Exercise goal - The answer should consist of all the records, written out word for word.

[Dataset entries]
------------------------------------------------------------

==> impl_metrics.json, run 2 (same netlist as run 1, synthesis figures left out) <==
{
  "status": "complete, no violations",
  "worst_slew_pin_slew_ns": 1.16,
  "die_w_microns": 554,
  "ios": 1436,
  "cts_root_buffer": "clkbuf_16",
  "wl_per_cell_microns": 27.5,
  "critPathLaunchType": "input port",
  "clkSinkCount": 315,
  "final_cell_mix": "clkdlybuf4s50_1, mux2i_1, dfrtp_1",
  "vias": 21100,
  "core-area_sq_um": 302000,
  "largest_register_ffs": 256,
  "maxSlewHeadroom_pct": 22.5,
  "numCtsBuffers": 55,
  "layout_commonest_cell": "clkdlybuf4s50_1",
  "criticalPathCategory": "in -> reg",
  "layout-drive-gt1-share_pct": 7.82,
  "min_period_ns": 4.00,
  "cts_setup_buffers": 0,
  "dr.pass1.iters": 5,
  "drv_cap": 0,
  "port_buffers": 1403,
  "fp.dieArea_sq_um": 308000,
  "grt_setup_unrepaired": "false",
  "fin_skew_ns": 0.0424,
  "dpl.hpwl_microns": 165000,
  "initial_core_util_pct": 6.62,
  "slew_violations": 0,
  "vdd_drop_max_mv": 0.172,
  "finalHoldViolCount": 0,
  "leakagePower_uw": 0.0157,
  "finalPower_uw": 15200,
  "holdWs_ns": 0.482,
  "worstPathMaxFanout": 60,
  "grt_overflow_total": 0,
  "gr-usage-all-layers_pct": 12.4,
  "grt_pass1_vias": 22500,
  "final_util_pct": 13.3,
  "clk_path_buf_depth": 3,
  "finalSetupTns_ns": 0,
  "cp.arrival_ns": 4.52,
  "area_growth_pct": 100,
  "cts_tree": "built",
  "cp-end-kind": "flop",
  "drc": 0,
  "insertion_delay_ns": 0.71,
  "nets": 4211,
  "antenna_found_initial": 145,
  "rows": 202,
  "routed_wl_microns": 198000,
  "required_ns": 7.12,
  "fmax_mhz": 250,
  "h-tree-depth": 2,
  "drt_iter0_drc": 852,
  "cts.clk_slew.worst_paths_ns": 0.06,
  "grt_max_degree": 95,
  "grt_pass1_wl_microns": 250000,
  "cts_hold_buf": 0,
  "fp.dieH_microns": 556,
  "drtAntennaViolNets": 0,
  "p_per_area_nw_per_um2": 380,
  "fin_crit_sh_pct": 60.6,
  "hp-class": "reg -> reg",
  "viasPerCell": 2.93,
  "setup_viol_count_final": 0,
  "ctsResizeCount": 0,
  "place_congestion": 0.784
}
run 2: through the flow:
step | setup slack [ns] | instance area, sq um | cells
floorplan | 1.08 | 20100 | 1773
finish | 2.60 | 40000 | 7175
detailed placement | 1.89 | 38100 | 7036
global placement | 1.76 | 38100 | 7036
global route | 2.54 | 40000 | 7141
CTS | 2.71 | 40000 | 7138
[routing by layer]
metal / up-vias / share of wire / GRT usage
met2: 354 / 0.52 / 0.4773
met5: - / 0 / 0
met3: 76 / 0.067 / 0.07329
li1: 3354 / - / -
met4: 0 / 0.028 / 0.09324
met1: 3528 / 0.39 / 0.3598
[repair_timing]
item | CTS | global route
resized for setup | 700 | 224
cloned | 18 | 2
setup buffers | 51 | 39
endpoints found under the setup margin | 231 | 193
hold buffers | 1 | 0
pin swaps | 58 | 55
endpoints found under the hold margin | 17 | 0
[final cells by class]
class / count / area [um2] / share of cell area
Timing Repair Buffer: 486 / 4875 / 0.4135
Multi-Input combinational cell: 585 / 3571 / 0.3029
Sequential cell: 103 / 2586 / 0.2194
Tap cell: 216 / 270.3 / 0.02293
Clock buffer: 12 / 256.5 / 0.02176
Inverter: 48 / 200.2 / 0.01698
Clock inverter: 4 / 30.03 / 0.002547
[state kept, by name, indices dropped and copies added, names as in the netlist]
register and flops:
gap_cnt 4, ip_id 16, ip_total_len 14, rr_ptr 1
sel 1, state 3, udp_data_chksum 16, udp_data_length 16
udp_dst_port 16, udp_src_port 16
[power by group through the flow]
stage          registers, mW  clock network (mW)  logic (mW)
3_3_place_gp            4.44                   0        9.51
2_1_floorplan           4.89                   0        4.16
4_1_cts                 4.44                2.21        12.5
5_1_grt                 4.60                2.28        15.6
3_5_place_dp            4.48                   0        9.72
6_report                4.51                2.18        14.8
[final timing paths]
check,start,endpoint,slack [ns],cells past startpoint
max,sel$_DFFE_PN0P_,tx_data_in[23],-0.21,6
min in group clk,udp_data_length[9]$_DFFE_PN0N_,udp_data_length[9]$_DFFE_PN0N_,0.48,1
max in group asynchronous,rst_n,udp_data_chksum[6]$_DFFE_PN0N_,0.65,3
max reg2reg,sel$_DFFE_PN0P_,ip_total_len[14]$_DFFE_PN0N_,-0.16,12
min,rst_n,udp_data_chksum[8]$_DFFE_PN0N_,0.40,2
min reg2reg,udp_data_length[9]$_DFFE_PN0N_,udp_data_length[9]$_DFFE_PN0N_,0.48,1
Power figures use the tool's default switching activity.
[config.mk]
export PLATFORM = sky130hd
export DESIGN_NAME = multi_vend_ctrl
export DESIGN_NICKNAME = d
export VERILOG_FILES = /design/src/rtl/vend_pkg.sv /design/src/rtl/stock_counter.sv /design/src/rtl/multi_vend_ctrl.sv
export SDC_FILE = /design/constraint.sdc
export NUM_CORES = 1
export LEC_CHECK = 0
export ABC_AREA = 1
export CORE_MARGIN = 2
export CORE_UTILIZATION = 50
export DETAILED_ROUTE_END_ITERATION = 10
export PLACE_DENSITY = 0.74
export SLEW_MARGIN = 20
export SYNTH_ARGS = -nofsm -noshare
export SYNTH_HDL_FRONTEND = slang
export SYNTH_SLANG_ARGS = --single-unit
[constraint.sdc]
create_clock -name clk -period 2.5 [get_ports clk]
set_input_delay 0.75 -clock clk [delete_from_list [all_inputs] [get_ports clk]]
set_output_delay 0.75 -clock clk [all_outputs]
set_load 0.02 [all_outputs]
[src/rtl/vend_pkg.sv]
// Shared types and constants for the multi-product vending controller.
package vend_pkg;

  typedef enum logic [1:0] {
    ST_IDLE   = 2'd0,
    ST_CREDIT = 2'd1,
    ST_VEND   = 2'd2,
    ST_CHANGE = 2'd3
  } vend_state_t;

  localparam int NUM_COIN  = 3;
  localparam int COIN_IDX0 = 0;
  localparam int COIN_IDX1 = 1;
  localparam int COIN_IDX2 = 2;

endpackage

------------------------------------------------------------

The completed task -
==> impl_metrics.json, run 2 (same netlist as run 1, synthesis figures left out) <==
{
  "status": "complete, no violations",
  "worst_slew_pin_slew_ns": 1.16,
  "die_w_microns": 554,
  "ios": 1436,
  "cts_root_buffer": "clkbuf_16",
  "wl_per_cell_microns": 27.5,
  "critPathLaunchType": "input port",
  "clkSinkCount": 315,
  "final_cell_mix": "clkdlybuf4s50_1, mux2i_1, dfrtp_1",
  "vias": 21100,
  "core-area_sq_um": 302000,
  "largest_register_ffs": 256,
  "maxSlewHeadroom_pct": 22.5,
  "numCtsBuffers": 55,
  "layout_commonest_cell": "clkdlybuf4s50_1",
  "criticalPathCategory": "in -> reg",
  "layout-drive-gt1-share_pct": 7.82,
  "min_period_ns": 4.00,
  "cts_setup_buffers": 0,
  "dr.pass1.iters": 5,
  "drv_cap": 0,
  "port_buffers": 1403,
  "fp.dieArea_sq_um": 308000,
  "grt_setup_unrepaired": "false",
  "fin_skew_ns": 0.0424,
  "dpl.hpwl_microns": 165000,
  "initial_core_util_pct": 6.62,
  "slew_violations": 0,
  "vdd_drop_max_mv": 0.172,
  "finalHoldViolCount": 0,
  "leakagePower_uw": 0.0157,
  "finalPower_uw": 15200,
  "holdWs_ns": 0.482,
  "worstPathMaxFanout": 60,
  "grt_overflow_total": 0,
  "gr-usage-all-layers_pct": 12.4,
  "grt_pass1_vias": 22500,
  "final_util_pct": 13.3,
  "clk_path_buf_depth": 3,
  "finalSetupTns_ns": 0,
  "cp.arrival_ns": 4.52,
  "area_growth_pct": 100,
  "cts_tree": "built",
  "cp-end-kind": "flop",
  "drc": 0,
  "insertion_delay_ns": 0.71,
  "nets": 4211,
  "antenna_found_initial": 145,
  "rows": 202,
  "routed_wl_microns": 198000,
  "required_ns": 7.12,
  "fmax_mhz": 250,
  "h-tree-depth": 2,
  "drt_iter0_drc": 852,
  "cts.clk_slew.worst_paths_ns": 0.06,
  "grt_max_degree": 95,
  "grt_pass1_wl_microns": 250000,
  "cts_hold_buf": 0,
  "fp.dieH_microns": 556,
  "drtAntennaViolNets": 0,
  "p_per_area_nw_per_um2": 380,
  "fin_crit_sh_pct": 60.6,
  "hp-class": "reg -> reg",
  "viasPerCell": 2.93,
  "setup_viol_count_final": 0,
  "ctsResizeCount": 0,
  "place_congestion": 0.784
}
run 2: through the flow:
step | setup slack [ns] | instance area, sq um | cells
floorplan | 1.08 | 20100 | 1773
finish | 2.60 | 40000 | 7175
detailed placement | 1.89 | 38100 | 7036
global placement | 1.76 | 38100 | 7036
global route | 2.54 | 40000 | 7141
CTS | 2.71 | 40000 | 7138
[routing by layer]
metal / up-vias / share of wire / GRT usage
met2: 354 / 0.52 / 0.4773
met5: - / 0 / 0
met3: 76 / 0.067 / 0.07329
li1: 3354 / - / -
met4: 0 / 0.028 / 0.09324
met1: 3528 / 0.39 / 0.3598
[repair_timing]
item | CTS | global route
resized for setup | 700 | 224
cloned | 18 | 2
setup buffers | 51 | 39
endpoints found under the setup margin | 231 | 193
hold buffers | 1 | 0
pin swaps | 58 | 55
endpoints found under the hold margin | 17 | 0
[final cells by class]
class / count / area [um2] / share of cell area
Timing Repair Buffer: 486 / 4875 / 0.4135
Multi-Input combinational cell: 585 / 3571 / 0.3029
Sequential cell: 103 / 2586 / 0.2194
Tap cell: 216 / 270.3 / 0.02293
Clock buffer: 12 / 256.5 / 0.02176
Inverter: 48 / 200.2 / 0.01698
Clock inverter: 4 / 30.03 / 0.002547
[state kept, by name, indices dropped and copies added, names as in the netlist]
register and flops:
gap_cnt 4, ip_id 16, ip_total_len 14, rr_ptr 1
sel 1, state 3, udp_data_chksum 16, udp_data_length 16
udp_dst_port 16, udp_src_port 16
[power by group through the flow]
stage          registers, mW  clock network (mW)  logic (mW)
3_3_place_gp            4.44                   0        9.51
2_1_floorplan           4.89                   0        4.16
4_1_cts                 4.44                2.21        12.5
5_1_grt                 4.60                2.28        15.6
3_5_place_dp            4.48                   0        9.72
6_report                4.51                2.18        14.8
[final timing paths]
check,start,endpoint,slack [ns],cells past startpoint
max,sel$_DFFE_PN0P_,tx_data_in[23],-0.21,6
min in group clk,udp_data_length[9]$_DFFE_PN0N_,udp_data_length[9]$_DFFE_PN0N_,0.48,1
max in group asynchronous,rst_n,udp_data_chksum[6]$_DFFE_PN0N_,0.65,3
max reg2reg,sel$_DFFE_PN0P_,ip_total_len[14]$_DFFE_PN0N_,-0.16,12
min,rst_n,udp_data_chksum[8]$_DFFE_PN0N_,0.40,2
min reg2reg,udp_data_length[9]$_DFFE_PN0N_,udp_data_length[9]$_DFFE_PN0N_,0.48,1
Power figures use the tool's default switching activity.
[config.mk]
export PLATFORM = sky130hd
export DESIGN_NAME = multi_vend_ctrl
export DESIGN_NICKNAME = d
export VERILOG_FILES = /design/src/rtl/vend_pkg.sv /design/src/rtl/stock_counter.sv /design/src/rtl/multi_vend_ctrl.sv
export SDC_FILE = /design/constraint.sdc
export NUM_CORES = 1
export LEC_CHECK = 0
export ABC_AREA = 1
export CORE_MARGIN = 2
export CORE_UTILIZATION = 50
export DETAILED_ROUTE_END_ITERATION = 10
export PLACE_DENSITY = 0.74
export SLEW_MARGIN = 20
export SYNTH_ARGS = -nofsm -noshare
export SYNTH_HDL_FRONTEND = slang
export SYNTH_SLANG_ARGS = --single-unit
[constraint.sdc]
create_clock -name clk -period 2.5 [get_ports clk]
set_input_delay 0.75 -clock clk [delete_from_list [all_inputs] [get_ports clk]]
set_output_delay 0.75 -clock clk [all_outputs]
set_load 0.02 [all_outputs]
[src/rtl/vend_pkg.sv]
// Shared types and constants for the multi-product vending controller.
package vend_pkg;

  typedef enum logic [1:0] {
    ST_IDLE   = 2'd0,
    ST_CREDIT = 2'd1,
    ST_VEND   = 2'd2,
    ST_CHANGE = 2'd3
  } vend_state_t;

  localparam int NUM_COIN  = 3;
  localparam int COIN_IDX0 = 0;
  localparam int COIN_IDX1 = 1;
  localparam int COIN_IDX2 = 2;

endpackage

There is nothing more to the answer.